Define $J:L^1(0,T;L^1) \to \mathbb{R}$ by $$J(v) = \int_0^T \int_\Omega \Psi(v)$$ where $\Psi(v) = \int_0^v \beta(s)\;ds$ where $\beta$ is a nice function that passes through the origin.
We have that $\partial J(u) = \{v \in L^2(0,T;L^2) \mid v = \beta(u) \text{ a.e}\}.$ Why does this mean that
for all $w \in L^2(0,T;L^2)$ $$\int_0^T \int_{\Omega}(\beta(u)u + \Psi(w)) \geq \int_0^T\int_\Omega(\Psi(u) + \beta(u)w)?$$
I thought this may be due to definition of the subdifferential but it doesn't appear so..
I think that as a part of being "nice", $\beta$ should be increasing.

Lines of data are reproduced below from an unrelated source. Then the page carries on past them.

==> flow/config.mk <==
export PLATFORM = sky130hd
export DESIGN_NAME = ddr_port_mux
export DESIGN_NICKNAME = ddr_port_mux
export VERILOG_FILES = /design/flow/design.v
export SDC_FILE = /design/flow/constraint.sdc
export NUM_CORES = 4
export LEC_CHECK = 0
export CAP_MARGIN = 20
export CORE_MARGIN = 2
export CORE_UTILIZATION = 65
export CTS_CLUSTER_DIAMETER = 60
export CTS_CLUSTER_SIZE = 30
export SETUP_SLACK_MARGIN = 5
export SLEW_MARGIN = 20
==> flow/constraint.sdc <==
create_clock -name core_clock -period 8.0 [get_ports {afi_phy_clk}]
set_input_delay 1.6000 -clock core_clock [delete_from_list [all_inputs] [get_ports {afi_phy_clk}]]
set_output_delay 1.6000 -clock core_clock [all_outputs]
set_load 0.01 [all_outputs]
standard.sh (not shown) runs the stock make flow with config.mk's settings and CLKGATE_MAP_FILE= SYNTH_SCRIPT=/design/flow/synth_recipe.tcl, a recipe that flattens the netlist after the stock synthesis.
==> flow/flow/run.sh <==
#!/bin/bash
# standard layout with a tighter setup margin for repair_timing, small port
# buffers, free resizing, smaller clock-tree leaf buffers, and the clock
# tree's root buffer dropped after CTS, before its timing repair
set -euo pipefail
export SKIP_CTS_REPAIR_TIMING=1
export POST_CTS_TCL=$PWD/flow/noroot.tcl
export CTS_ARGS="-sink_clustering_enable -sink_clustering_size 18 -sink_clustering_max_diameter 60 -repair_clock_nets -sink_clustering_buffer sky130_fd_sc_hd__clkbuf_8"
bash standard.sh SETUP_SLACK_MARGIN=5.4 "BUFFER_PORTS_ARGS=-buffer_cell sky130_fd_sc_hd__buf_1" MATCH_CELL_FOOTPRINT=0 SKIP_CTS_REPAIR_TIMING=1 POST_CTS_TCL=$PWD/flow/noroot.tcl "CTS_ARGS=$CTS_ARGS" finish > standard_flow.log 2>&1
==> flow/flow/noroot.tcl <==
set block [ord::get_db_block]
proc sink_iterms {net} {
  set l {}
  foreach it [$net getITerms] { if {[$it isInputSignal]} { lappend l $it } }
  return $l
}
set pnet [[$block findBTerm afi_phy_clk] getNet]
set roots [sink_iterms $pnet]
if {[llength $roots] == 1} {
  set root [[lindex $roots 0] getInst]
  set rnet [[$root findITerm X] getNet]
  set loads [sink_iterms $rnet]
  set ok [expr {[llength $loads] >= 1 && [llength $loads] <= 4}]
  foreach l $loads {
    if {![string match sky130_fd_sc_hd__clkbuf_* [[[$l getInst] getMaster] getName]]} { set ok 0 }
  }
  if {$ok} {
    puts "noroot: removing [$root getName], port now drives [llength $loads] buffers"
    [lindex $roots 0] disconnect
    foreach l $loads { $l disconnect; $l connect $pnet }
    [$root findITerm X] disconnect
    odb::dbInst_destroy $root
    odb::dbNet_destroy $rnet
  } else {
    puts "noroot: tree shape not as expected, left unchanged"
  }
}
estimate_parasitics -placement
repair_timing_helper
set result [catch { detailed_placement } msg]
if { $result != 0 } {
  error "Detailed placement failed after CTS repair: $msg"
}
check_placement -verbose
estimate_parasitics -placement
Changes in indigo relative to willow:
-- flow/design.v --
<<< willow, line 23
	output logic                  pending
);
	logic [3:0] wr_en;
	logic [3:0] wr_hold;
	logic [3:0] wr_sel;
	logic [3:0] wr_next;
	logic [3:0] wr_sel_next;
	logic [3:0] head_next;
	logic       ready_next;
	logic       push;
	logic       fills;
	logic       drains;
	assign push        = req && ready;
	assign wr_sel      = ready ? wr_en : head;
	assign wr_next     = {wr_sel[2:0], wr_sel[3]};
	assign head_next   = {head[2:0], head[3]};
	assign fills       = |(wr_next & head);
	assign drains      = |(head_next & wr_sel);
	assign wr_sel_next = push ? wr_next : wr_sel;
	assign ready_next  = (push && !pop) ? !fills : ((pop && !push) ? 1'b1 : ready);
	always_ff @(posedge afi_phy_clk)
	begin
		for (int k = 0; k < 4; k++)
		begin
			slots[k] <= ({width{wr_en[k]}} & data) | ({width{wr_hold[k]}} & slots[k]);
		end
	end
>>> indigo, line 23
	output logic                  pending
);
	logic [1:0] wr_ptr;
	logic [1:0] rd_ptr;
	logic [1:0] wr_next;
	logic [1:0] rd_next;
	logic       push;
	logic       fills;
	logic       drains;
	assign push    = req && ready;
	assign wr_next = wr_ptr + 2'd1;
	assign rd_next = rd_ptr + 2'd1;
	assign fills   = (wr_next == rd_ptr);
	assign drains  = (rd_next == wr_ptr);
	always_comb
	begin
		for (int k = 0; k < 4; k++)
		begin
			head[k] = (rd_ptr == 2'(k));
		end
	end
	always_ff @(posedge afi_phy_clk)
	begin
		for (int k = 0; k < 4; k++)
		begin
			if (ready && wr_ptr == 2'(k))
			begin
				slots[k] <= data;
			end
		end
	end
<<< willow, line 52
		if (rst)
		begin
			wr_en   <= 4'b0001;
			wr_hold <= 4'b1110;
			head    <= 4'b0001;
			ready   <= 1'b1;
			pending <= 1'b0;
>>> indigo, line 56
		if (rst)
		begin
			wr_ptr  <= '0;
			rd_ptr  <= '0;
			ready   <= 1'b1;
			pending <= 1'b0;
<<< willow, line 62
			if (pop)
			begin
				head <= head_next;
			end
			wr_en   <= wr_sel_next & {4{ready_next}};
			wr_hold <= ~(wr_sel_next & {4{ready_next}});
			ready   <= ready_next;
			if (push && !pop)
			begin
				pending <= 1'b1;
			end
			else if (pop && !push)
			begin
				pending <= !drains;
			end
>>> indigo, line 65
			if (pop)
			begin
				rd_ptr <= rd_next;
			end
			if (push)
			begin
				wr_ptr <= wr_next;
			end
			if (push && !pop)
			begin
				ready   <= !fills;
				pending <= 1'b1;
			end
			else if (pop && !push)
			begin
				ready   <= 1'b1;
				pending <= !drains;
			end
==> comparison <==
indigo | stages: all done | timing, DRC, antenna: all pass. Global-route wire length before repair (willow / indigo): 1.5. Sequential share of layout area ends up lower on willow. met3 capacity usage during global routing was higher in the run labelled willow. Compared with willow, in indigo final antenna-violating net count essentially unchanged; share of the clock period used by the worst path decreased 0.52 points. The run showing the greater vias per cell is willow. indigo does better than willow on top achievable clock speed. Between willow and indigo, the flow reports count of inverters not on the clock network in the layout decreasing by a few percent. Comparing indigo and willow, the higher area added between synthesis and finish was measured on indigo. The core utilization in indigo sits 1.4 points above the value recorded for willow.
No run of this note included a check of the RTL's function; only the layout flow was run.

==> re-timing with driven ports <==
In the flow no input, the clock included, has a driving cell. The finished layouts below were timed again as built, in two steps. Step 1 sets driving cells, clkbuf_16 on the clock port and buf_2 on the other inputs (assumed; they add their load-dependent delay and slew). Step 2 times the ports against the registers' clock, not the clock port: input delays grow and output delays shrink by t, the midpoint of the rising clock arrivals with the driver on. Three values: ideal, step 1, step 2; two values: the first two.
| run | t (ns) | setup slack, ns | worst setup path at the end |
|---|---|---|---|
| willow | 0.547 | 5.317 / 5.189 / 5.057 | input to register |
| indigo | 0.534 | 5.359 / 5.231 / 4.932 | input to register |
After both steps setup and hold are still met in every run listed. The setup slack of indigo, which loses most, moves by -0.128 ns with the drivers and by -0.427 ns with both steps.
From an optimization exercise on the open Yosys and OpenROAD flow, aimed at a short achievable clock period and few clock cycles per item; shortcuts taken in it are not production practice.
Only simulation tests tie the RTL to the original design; equivalence was not proved.
No activity file was given, so power comes from the tool's default toggle rates.

`flow/config.mk`:
```
export PLATFORM = sky130hd
export DESIGN_NAME = datapath
export DESIGN_NICKNAME = datapath
export VERILOG_FILES = /design/flow/design.v
export SDC_FILE = /design/flow/constraint.sdc
export NUM_CORES = 4
export LEC_CHECK = 0
export CAP_MARGIN = 20
export CORE_MARGIN = 2
export CORE_UTILIZATION = 30
export PLACE_DENSITY = 0.45
export SLEW_MARGIN = 20
export TNS_END_PERCENT = 100
```
`flow/constraint.sdc`:
```
create_clock -name core_clock -period 9.0 [get_ports {CLK}]
set_input_delay 1.8000 -clock core_clock [delete_from_list [all_inputs] [get_ports {CLK}]]
set_output_delay 1.8000 -clock core_clock [all_outputs]
set_load 0.01 [all_outputs]
```
`flow/design.v`:
```
`default_nettype none
package isa_pkg;
  typedef logic [31:0] word_t;
  typedef logic [4:0]  regbits_t;
  typedef enum logic [5:0] {
    RTYPE = 6'h00,
    J     = 6'h02,
    BEQ   = 6'h04,
    BNE   = 6'h05,
    ADDIU = 6'h09,
    ORI   = 6'h0d,
    LUI   = 6'h0f,
    LW    = 6'h23,
    SW    = 6'h2b,
    HALT  = 6'h3f
  } opcode_t;
  typedef enum logic [5:0] {
    ADDU = 6'h21,
    SUBU = 6'h23,
    AND  = 6'h24,
    OR   = 6'h25,
    SLT  = 6'h2a
  } funct_t;
endpackage
`default_nettype wire
`timescale 1ns/1ps
`default_nettype none
module register_file (
  input  wire logic              CLK,
  input  wire logic              nRST,
  input  wire logic              wen_i,
  input  isa_pkg::regbits_t      wsel_i,     
  input  isa_pkg::word_t         wdat_i,
  input  wire logic [31:1]       rsel1_i,    
  input  wire logic [31:1]       rsel2_i,
  output isa_pkg::word_t         rdat1_o,
  output isa_pkg::word_t         rdat2_o
);
  isa_pkg::word_t regs [31:1];
  logic [31:1]    valid;
  always_ff @(posedge CLK, negedge nRST) begin
    if (!nRST) begin
      valid <= '0;
    end else if (wen_i && wsel_i != '0) begin
      valid[wsel_i] <= 1'b1;
    end
  end
  always_ff @(posedge CLK) begin
    if (wen_i && wsel_i != '0) regs[wsel_i] <= wdat_i;
  end
  always_comb begin
    rdat1_o = '0;
    rdat2_o = '0;
    for (int i = 1; i < 32; i++) begin
      rdat1_o = rdat1_o | ({32{rsel1_i[i] & valid[i]}} & regs[i]);
      rdat2_o = rdat2_o | ({32{rsel2_i[i] & valid[i]}} & regs[i]);
    end
  end
endmodule
`default_nettype wire
`timescale 1ns/1ps
`default_nettype none
module decode_unit (
  input  isa_pkg::word_t         instr_i,
  output isa_pkg::regbits_t      rs_o,       
  output isa_pkg::regbits_t      rt_o,       
  output isa_pkg::regbits_t      st_o,       
  output isa_pkg::regbits_t      wsel_o,     
  output logic                   a_zero_o,   
  output logic                   use_imm_o,
  output isa_pkg::word_t         imm32_o,
  output logic                   sub_o,
  output logic                   sel_add_o,
  output logic                   sel_and_o,
  output logic                   sel_or_o,
  output logic                   sel_slt_o,
  output logic                   dren_o,
  output logic                   dwen_o,
  output logic                   halt_o,
  output logic                   br_o,       
  output logic                   bne_o
);
  logic [5:0] op;
  logic [5:0] fn;
  logic       rtype_ok;
  assign op = instr_i[31:26];
  assign fn = instr_i[5:0];
  assign rtype_ok = (fn == isa_pkg::ADDU) || (fn == isa_pkg::SUBU) || (fn == isa_pkg::AND) ||
                    (fn == isa_pkg::OR) || (fn == isa_pkg::SLT);
  always_comb begin
    rs_o      = '0;
    rt_o      = '0;
    st_o      = '0;
    wsel_o    = '0;
    a_zero_o  = 1'b0;
    use_imm_o = 1'b0;
    imm32_o   = {{16{instr_i[15]}}, instr_i[15:0]};
    sub_o     = 1'b0;
    sel_add_o = 1'b0;
    sel_and_o = 1'b0;
    sel_or_o  = 1'b0;
    sel_slt_o = 1'b0;
    dren_o    = 1'b0;
    dwen_o    = 1'b0;
    halt_o    = 1'b0;
    br_o      = 1'b0;
    bne_o     = 1'b0;
    case (op)
      isa_pkg::RTYPE: begin
        if (rtype_ok) begin
          rs_o   = instr_i[25:21];
          rt_o   = instr_i[20:16];
          wsel_o = instr_i[15:11];
        end
        sel_add_o = (fn == isa_pkg::ADDU) || (fn == isa_pkg::SUBU);
        sub_o     = (fn == isa_pkg::SUBU) || (fn == isa_pkg::SLT);
        sel_and_o = (fn == isa_pkg::AND);
        sel_or_o  = (fn == isa_pkg::OR);
        sel_slt_o = (fn == isa_pkg::SLT);
      end
      isa_pkg::ADDIU, isa_pkg::LW: begin
        rs_o      = instr_i[25:21];
        wsel_o    = instr_i[20:16];
        use_imm_o = 1'b1;
        sel_add_o = 1'b1;
        dren_o    = (op == isa_pkg::LW);
      end
      isa_pkg::ORI: begin
        rs_o      = instr_i[25:21];
        wsel_o    = instr_i[20:16];
        use_imm_o = 1'b1;
        imm32_o   = {16'h0000, instr_i[15:0]};
        sel_or_o  = 1'b1;
      end
      isa_pkg::LUI: begin
        wsel_o    = instr_i[20:16];
        a_zero_o  = 1'b1;
        use_imm_o = 1'b1;
        imm32_o   = {instr_i[15:0], 16'h0000};
        sel_or_o  = 1'b1;
      end
      isa_pkg::SW: begin
        rs_o      = instr_i[25:21];
        st_o      = instr_i[20:16];
        use_imm_o = 1'b1;
        sel_add_o = 1'b1;
        dwen_o    = 1'b1;
      end
      isa_pkg::BEQ, isa_pkg::BNE: begin
        rs_o  = instr_i[25:21];
        rt_o  = instr_i[20:16];
        br_o  = (instr_i[9:0] != '0);
        bne_o = (op == isa_pkg::BNE);
      end
      isa_pkg::HALT: halt_o = 1'b1;
      default: ;
    endcase
  end
endmodule
`default_nettype wire
`timescale 1ns/1ps
`default_nettype none
module execute_stage (
  input  isa_pkg::word_t  a_i,
  input  isa_pkg::word_t  b_i,
  input  wire logic       sub_i,
  input  wire logic       sel_add_i,
  input  wire logic       sel_and_i,
  input  wire logic       sel_or_i,
  input  wire logic       sel_slt_i,
  output isa_pkg::word_t  result_o,
  output logic            equal_o
);
  logic [32:0] sum;
  logic        slt;
  assign sum = {a_i, 1'b1} + {b_i ^ {32{sub_i}}, sub_i};
  assign slt = (a_i[31] ^ b_i[31]) ? a_i[31] : sum[32];
  assign result_o = ({32{sel_add_i}} & sum[32:1]) |
                    ({32{sel_and_i}} & (a_i & b_i)) |
                    ({32{sel_or_i}}  & (a_i | b_i)) |
                    {31'd0, sel_slt_i & slt};
  assign equal_o = (a_i == b_i);
endmodule
`default_nettype wire
`timescale 1ns/1ps
`default_nettype none
module hazard_forward_unit (
  input  isa_pkg::regbits_t  rs_i,
  input  isa_pkg::regbits_t  rt_i,
  input  isa_pkg::regbits_t  st_i,
  input  isa_pkg::regbits_t  dx_wsel_i,    
  input  wire logic          dx_dren_i,
  output logic               fwd_a_o,      
  output logic               fwd_b_o,      
  output logic [1:0]         fwd_s_o,      
  output logic               stall_o
);
  logic a_x, b_x, s_x;
  assign a_x = (rs_i != '0) && (rs_i == dx_wsel_i);
  assign b_x = (rt_i != '0) && (rt_i == dx_wsel_i);
  assign s_x = (st_i != '0) && (st_i == dx_wsel_i);
  assign fwd_a_o = a_x;
  assign fwd_b_o = b_x;
  assign fwd_s_o = {s_x && dx_dren_i, s_x && !dx_dren_i};
  assign stall_o = dx_dren_i && (a_x || b_x);
endmodule
`default_nettype wire
`timescale 1ns/1ps
`default_nettype none
module datapath #(
  parameter isa_pkg::word_t PC_INIT = '0
) (
  input  wire logic           CLK,
  input  wire logic           nRST,
  output isa_pkg::word_t      imem_addr_o,
  input  isa_pkg::word_t      imem_load_i,
  input  wire logic           ihit_i,
  output logic                dmem_ren_o,
  output logic                dmem_wen_o,
  output isa_pkg::word_t      dmem_addr_o,
  output isa_pkg::word_t      dmem_store_o,
  input  isa_pkg::word_t      dmem_load_i,
  input  wire logic           dhit_i,
  output logic                halt_o
);
  localparam int BHT_BITS = 6;
  logic [9:0]               pc;
  logic                     fd_valid;
  logic                     dx_valid;
  isa_pkg::regbits_t        dx_wsel;
  logic                     dx_dren, dx_dwen, dx_halt, dx_br, dx_bne, dx_pred;
  logic                     dx_sub, dx_sel_add, dx_sel_and, dx_sel_or, dx_sel_slt;
  logic                     dx_fa, dx_fb;
  logic [1:0]               dx_fs;
  isa_pkg::regbits_t        xm_wsel;
  logic                     xm_dren, xm_dwen;
  logic [(1<<BHT_BITS)-1:0] bht_v, bht_t;
  isa_pkg::word_t           fd_instr;
  logic [31:1]              fd_rs_oh, fd_rt_oh;
  logic                     fd_pred;
  logic [9:0]               fd_alt;
  logic [BHT_BITS-1:0]      fd_bi;
  logic [9:0]               dx_alt;
  logic [BHT_BITS-1:0]      dx_bi;
  isa_pkg::word_t           dx_a, dx_b, dx_s;
  isa_pkg::word_t           xm_alu, xm_store;
  logic                     advance;
  isa_pkg::word_t           m_value;
  assign advance = ihit_i && (!(xm_dren || xm_dwen) || dhit_i) && !halt_o;
  logic [5:0]          f_op;
  logic                f_j, f_br, f_halt, f_spred, f_pred;
  logic [9:0]          f_pc4, f_btgt, f_next;
  logic [BHT_BITS-1:0] f_bi;
  logic [31:1]         f_rs_oh, f_rt_oh;
  assign f_op   = imem_load_i[31:26];
  assign f_j    = (f_op == isa_pkg::J);
  assign f_br   = (f_op == isa_pkg::BEQ) || (f_op == isa_pkg::BNE);
  assign f_halt = (f_op == isa_pkg::HALT);
  assign f_pc4  = pc + 10'd1;
  assign f_btgt = f_pc4 + imem_load_i[9:0];
  assign f_spred = imem_load_i[15] ||
                   ((f_op == isa_pkg::BNE) != (imem_load_i[25:21] == imem_load_i[20:16]));
  assign f_bi    = pc[BHT_BITS-1:0];
  assign f_pred  = f_br && (bht_v[f_bi] ? bht_t[f_bi] : f_spred);
  assign f_next = f_halt ? pc :
                  f_j    ? imem_load_i[9:0] :
                  f_pred ? f_btgt : f_pc4;
  always_comb begin
    for (int i = 1; i < 32; i++) begin
      f_rs_oh[i] = (imem_load_i[25:21] == 5'(i));
      f_rt_oh[i] = (imem_load_i[20:16] == 5'(i));
    end
  end
  assign imem_addr_o = {20'd0, pc, 2'b00};
  isa_pkg::regbits_t d_rs, d_rt, d_st, d_wsel;
  logic              d_a_zero, d_use_imm, d_sub, d_sel_add, d_sel_and, d_sel_or, d_sel_slt;
  logic              d_dren, d_dwen, d_halt, d_br, d_bne;
  isa_pkg::word_t    d_imm, rdat1, rdat2, d_a, d_b, d_s;
  logic              d_fa, d_fb;
  logic [1:0]        d_fs;
  logic              stall, wt1, wt2;
  decode_unit du (
    .instr_i   (fd_instr),
    .rs_o      (d_rs),
    .rt_o      (d_rt),
    .st_o      (d_st),
    .wsel_o    (d_wsel),
    .a_zero_o  (d_a_zero),
    .use_imm_o (d_use_imm),
    .imm32_o   (d_imm),
    .sub_o     (d_sub),
    .sel_add_o (d_sel_add),
    .sel_and_o (d_sel_and),
    .sel_or_o  (d_sel_or),
    .sel_slt_o (d_sel_slt),
    .dren_o    (d_dren),
    .dwen_o    (d_dwen),
    .halt_o    (d_halt),
    .br_o      (d_br),
    .bne_o     (d_bne)
  );
  register_file rf (
    .CLK     (CLK),
    .nRST    (nRST),
    .wen_i   (advance),
    .wsel_i  (xm_wsel),
    .wdat_i  (m_value),
    .rsel1_i (fd_rs_oh),
    .rsel2_i (fd_rt_oh),
    .rdat1_o (rdat1),
    .rdat2_o (rdat2)
  );
  assign m_value = xm_dren ? dmem_load_i : xm_alu;
  assign wt1 = (xm_wsel != '0) && (xm_wsel == fd_instr[25:21]);
  assign wt2 = (xm_wsel != '0) && (xm_wsel == fd_instr[20:16]);
  assign d_a = ({32{!d_a_zero && !wt1}} & rdat1) | ({32{!d_a_zero && wt1}} & m_value);
  assign d_s = ({32{!wt2}} & rdat2) | ({32{wt2}} & m_value);
  assign d_b = ({32{!d_use_imm && !wt2}} & rdat2) | ({32{!d_use_imm && wt2}} & m_value) |
               ({32{d_use_imm}} & d_imm);
  hazard_forward_unit hfu (
    .rs_i      (d_rs),
    .rt_i      (d_rt),
    .st_i      (d_st),
    .dx_wsel_i (dx_valid ? dx_wsel : 5'd0),
    .dx_dren_i (dx_valid && dx_dren),
    .fwd_a_o   (d_fa),
    .fwd_b_o   (d_fb),
    .fwd_s_o   (d_fs),
    .stall_o   (stall)
  );
  isa_pkg::word_t e_a, e_b, e_s, e_result;
  logic           e_equal, e_taken, mispredict, e_halt;
  assign e_a = dx_fa ? xm_alu : dx_a;
  assign e_b = dx_fb ? xm_alu : dx_b;
  assign e_s = dx_fs[1] ? dmem_load_i : dx_fs[0] ? xm_alu : dx_s;
  execute_stage ex (
    .a_i       (e_a),
    .b_i       (e_b),
    .sub_i     (dx_sub),
    .sel_add_i (dx_sel_add),
    .sel_and_i (dx_sel_and),
    .sel_or_i  (dx_sel_or),
    .sel_slt_i (dx_sel_slt),
    .result_o  (e_result),
    .equal_o   (e_equal)
  );
  assign e_taken    = e_equal ^ dx_bne;
  assign mispredict = dx_valid && dx_br && (e_taken != dx_pred);
  assign e_halt     = dx_valid && dx_halt;
  always_ff @(posedge CLK, negedge nRST) begin
    if (!nRST) begin
      pc         <= PC_INIT[11:2];
      fd_valid   <= 1'b0;
      dx_valid   <= 1'b0;
      dx_wsel    <= '0;
      dx_dren    <= 1'b0;
      dx_dwen    <= 1'b0;
      dx_halt    <= 1'b0;
      dx_br      <= 1'b0;
      dx_bne     <= 1'b0;
      dx_pred    <= 1'b0;
      dx_sub     <= 1'b0;
      dx_sel_add <= 1'b0;
      dx_sel_and <= 1'b0;
      dx_sel_or  <= 1'b0;
      dx_sel_slt <= 1'b0;
      dx_fa      <= '0;
      dx_fb      <= '0;
      dx_fs      <= '0;
      xm_wsel    <= '0;
      xm_dren    <= 1'b0;
      xm_dwen    <= 1'b0;
    end else if (advance) begin
      xm_wsel <= dx_valid ? dx_wsel : 5'd0;
      xm_dren <= dx_valid && dx_dren;
      xm_dwen <= dx_valid && dx_dwen;
      dx_valid   <= fd_valid && !(mispredict || e_halt || stall);
      dx_wsel    <= d_wsel;
      dx_dren    <= d_dren;
      dx_dwen    <= d_dwen;
      dx_halt    <= d_halt;
      dx_br      <= d_br;
      dx_bne     <= d_bne;
      dx_pred    <= fd_pred;
      dx_sub     <= d_sub;
      dx_sel_add <= d_sel_add;
      dx_sel_and <= d_sel_and;
      dx_sel_or  <= d_sel_or;
      dx_sel_slt <= d_sel_slt;
      dx_fa      <= d_fa;
      dx_fb      <= !d_use_imm && d_fb;
      dx_fs      <= d_fs;
      if (mispredict) pc <= dx_alt;
      else if (!stall) pc <= f_next;
      if (mispredict) fd_valid <= 1'b0;
      else if (!stall) fd_valid <= 1'b1;
    end
  end
  always_ff @(posedge CLK) begin
    if (advance) begin
      xm_alu   <= e_result;
      xm_store <= e_s;
      dx_alt   <= fd_alt;
      dx_bi    <= fd_bi;
      dx_a     <= d_a;
      dx_b     <= d_b;
      dx_s     <= d_s;
      if (!stall) begin
        fd_instr <= imem_load_i;
        fd_rs_oh <= f_rs_oh;
        fd_rt_oh <= f_rt_oh;
        fd_pred  <= f_pred;
        fd_alt   <= f_pred ? f_pc4 : f_btgt;
        fd_bi    <= f_bi;
      end
    end
  end
  always_ff @(posedge CLK, negedge nRST) begin
    if (!nRST) begin
      bht_v <= '0;
      bht_t <= '0;
    end else if (advance && dx_valid && dx_br) begin
      bht_v[dx_bi] <= 1'b1;
      bht_t[dx_bi] <= e_taken;
    end
  end
  always_ff @(posedge CLK, negedge nRST) begin
    if (!nRST) begin
      halt_o <= 1'b0;
    end else if (advance && e_halt) begin
      halt_o <= 1'b1;
    end
  end
  assign dmem_ren_o   = xm_dren;
  assign dmem_wen_o   = xm_dwen;
  assign dmem_addr_o  = xm_alu;
  assign dmem_store_o = xm_store;
endmodule
`default_nettype wire
```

This makes $\Psi$ convex.
Let $v=\beta(u)$ and consider the functional $$E(w) = \int_{0}^T \int_\Omega (v w - \Psi(w)) = \left(\int_{0}^T \int_\Omega v w \right)- J(w)$$ Its derivative is zero when $w=u$, because then it is equal to $$ h\mapsto \int_{0}^T \int_\Omega (v h - \beta(u) h) = 0$$ Therefore, $u$ is a point of minimum of $E$. This means $$\int_{0}^T \int_\Omega (v u - \Psi(u)) \le \int_{0}^T \int_\Omega (v w - \Psi(w)) $$ which is the desired inequality.